Arts

Robert Cutietta awarded Presidential Medallion for advancing USC’s values in the field of the arts

As dean of USC Thornton School of Music and USC Kaufman School of Dance, Cutietta introduced groundbreaking programs and oversaw the opening of the university’s first new school in more than 40 years.

April 21, 2022 Grayson Schmidt


Every year from 1983 through 2020, USC has awarded the USC Presidential Medallion to one or two people who have brought great honor and distinction to the university community. Last year, all USC staff, faculty and health care professionals were awarded the Presidential Medallion after their continued work throughout the COVID-19 pandemic.

This year, for their work to advance the university’s overall mission, three members of the Trojan Family were honored by USC President Carol L. Folt at the 41st annual Academic Honors Convocation on Tuesday. USC News is profiling all three winners. Today’s honoree: Robert Cutietta, dean of the USC Thornton School of Music and the USC Kaufman School of Dance.

Robert Cutietta had no idea USC would start a dance school when he came to the university in 2002, much less that he would become dean of it.

Cutietta originally was chosen as the dean of the USC Thornton School of Music, and almost a decade after arriving on campus, he was tasked with starting and helming the USC Kaufman School of Dance, the university’s first new school in 41 years. That service to the arts has earned him one of this year’s USC Presidential Medallions.

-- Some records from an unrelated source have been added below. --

From an optimization exercise on the open Yosys and OpenROAD flow, aimed at small area; shortcuts taken in it are not production practice.
At most, simulation tests tie the RTL to the original design; equivalence was not proved.
The flow treats the clock pin as an ideal source. Dropping or thinning the clock tree relies on that and would not hold on a real chip.
Power is estimated from default activity; no workload was simulated.

==> flow/design.v (excerpt) <==
module fs32 (
    input  wire        clk,
    input  wire        rst,
    input  wire        req_valid,
    output wire        req_ready,
    input  wire [15:0] req_cmd,
    input  wire [31:0] req_value,
    input  wire [7:0]  req_dist,
    output wire        rsp_valid,
    input  wire        rsp_ready,
    output wire [31:0] rsp_value,
    output wire [1:0]  rsp_err
);
For scale: roughly 240 cells after synthesis, about 38 flip-flops, roughly 96 I/O pins, about 2100 um^2 of cells after synthesis.
Settings: LEC_CHECK=0, ABC_AREA=1, CAP_MARGIN=20, CORE_MARGIN=2, CORE_UTILIZATION=40, SLEW_MARGIN=20; clock period 4.0 ns.
standard.sh (not shown) runs the stock make flow with config.mk's settings and CLKGATE_MAP_FILE= SYNTH_SCRIPT=/design/flow/synth_recipe.tcl, a recipe that flattens the netlist after the stock synthesis.
==> flow/flow/run.sh <==
#!/bin/bash
set -e
export BUFFER_PORTS_ARGS="-buffer_cell sky130_fd_sc_hd__buf_1"
bash standard.sh > standard_run.log 2>&1
Rerun with:
==> flow/flow/run.sh (replaced) <==
#!/bin/bash
set -e
export BUFFER_PORTS_ARGS="-buffer_cell sky130_fd_sc_hd__buf_1"
export CTS_ARGS="-sink_clustering_enable -repair_clock_nets -dont_use_dummy_load -sink_clustering_size 50 -sink_clustering_max_diameter 300"
bash standard.sh > standard_run.log 2>&1
--- a/flow/config.mk
+++ b/flow/config.mk
@@ -6,5 +6,5 @@
 export NUM_CORES = 4
 export LEC_CHECK = 0
-export ABC_AREA = 1
+export ABC_CLOCK_PERIOD_IN_PS = 20000
 export CAP_MARGIN = 20
 export CORE_MARGIN = 2
Via count shrinks by about 20%. Cell count shrinks by about 30%. Utilization shrinks by 0.17 points. Routed wire length shrinks by 8.0%. Setup slack is worse by 0.25 ns. Maximum frequency shrinks by about 8%. Die area shrinks by 9.9%.
Function was not checked in any run of this note: the RTL went through the layout flow alone.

I’m a bass player at heart. And what that means is that I stay in the background, I provide the foundation, and I let other people take the solos in the leads.

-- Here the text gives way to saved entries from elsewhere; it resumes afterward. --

Background: an optimization exercise with open tools, aiming at small area. Do not read the settings as production practice.
Only simulation tests tie the RTL to the original design; equivalence was not proved.
No driver is modelled on the clock port, so clocking that relies on it looks cheaper here than on a real chip.
Power is estimated from default activity; no workload was simulated.

==> flow/design.v (excerpt) <==
module fstc (
    input  wire        clk,
    input  wire        rst,
    input  wire        start,
    input  wire        tick,
    input  wire        rsp_valid,
    input  wire [1:0]  rsp_kind,
    input  wire [7:0]  rsp_b0,
    input  wire [7:0]  rsp_b1,
    output reg         rd_req,
    output wire [1:0]  rd_len,
    output wire        busy,
    output wire        valid,
    output wire        failed,
    output wire [2:0]  err,
    output wire [15:0] sr0,
    output wire [15:0] sr1,
    output wire [15:0] sr2,
    output wire [15:0] sr3,
    output wire [15:0] sr4,
    output wire [15:0] sr5,
    output wire [15:0] sr6,
    output wire [15:0] sr7,
    output wire [15:0] sr8,
    output wire [15:0] sr9,
    output wire [15:0] sr10,
    output wire [15:0] sr11,
    output wire [15:0] sr12,
    output wire [15:0] sr13,
    output wire [15:0] sr14,
    output wire [15:0] sr15
);
export LEC_CHECK = 0
export CAP_MARGIN = 20
export CORE_MARGIN = 2
export CORE_UTILIZATION = 55
export PLACE_DENSITY = 0.7
export SLEW_MARGIN = 20
create_clock -name core_clock -period 12.0 [get_ports {clk}]
standard.sh (not shown) runs the stock make flow with config.mk's settings and CLKGATE_MAP_FILE= SYNTH_SCRIPT=/design/flow/synth_recipe.tcl, a recipe that flattens the netlist after the stock synthesis.
==> flow/flow/run.sh <==
#!/bin/bash
# Standard synthesis and layout (standard.sh), with these choices changed:
#  - synthesis maps the combinational logic with an area-oriented ABC script
#    (flow/abc.script, used in place of ORFS's abc_speed.script; every other
#    synthesis step, and so every register, is the standard one);
#  - each port gets a buf_1 as its port buffer instead of the default pick;
#  - CTS builds the tree from clkbuf_8 cells in clusters of up to 16 sinks
#    and adds no dummy loads;
#  - after CTS, cells with spare slack are downsized (flow/post_cts.tcl).
# make's full output goes to synth.log and flow.log here; ORFS keeps each
# step's log under orfs/logs/.
set -euo pipefail
F=$(pwd)/flow
cp -r "$FLOW_HOME/scripts" scripts_abc
cp "$F/abc.script" scripts_abc/abc_speed.script
bash standard.sh "SCRIPTS_DIR=$(pwd)/scripts_abc" synth > synth.log 2>&1
bash standard.sh \
  "BUFFER_PORTS_ARGS=-buffer_cell sky130_fd_sc_hd__buf_1" \
  "CTS_ARGS=-sink_clustering_enable -repair_clock_nets -buf_list sky130_fd_sc_hd__clkbuf_8 -sink_clustering_size 16 -sink_clustering_max_diameter 80 -dont_use_dummy_load" \
  "POST_CTS_TCL=$F/post_cts.tcl" \
  finish > flow.log 2>&1
==> flow/flow/abc.script <==
&get -n
&st
&dch -f
&nf -R 1000 -p -a -F 8 -A 4
&put
topo
dnsize -c
==> flow/flow/post_cts.tcl <==
# Swap cells that have slack to spare for smaller ones.
estimate_parasitics -placement
repair_timing -recover_power 100 -setup_margin 0
report_design_area
The baseline went through all stages and came out clean.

Robert Cutietta, Presidential Medallion recipient

“I have to admit, I had to gear myself up for this,” Cutietta said of his dance school assignment. “I’m a bass player at heart. And what that means is that I stay in the background, I provide the foundation, and I let other people take the solos in the leads. I feel I’ve been that way with being a dean, too.”

Cutietta, a longtime academic, was the director of the School of Music and Dance at the University of Arizona before coming to USC. He has performed and composed music for movies and TV, including the television series Lost Legends of the West, and has published a range of articles and books on music education, notably Raising Musical Kids: A Guide for Parents and Who Knew? Answers to Questions About Classical Music You Never Thought to Ask, both published by Oxford University Press.

Robert Cutietta: introducing innovative degrees

At USC, Cutietta introduced innovative degrees, including groundbreaking popular music performance program that Rolling Stone called “the cutting-edge department that’s become the site of Los Angeles’ most productive new music scenes.”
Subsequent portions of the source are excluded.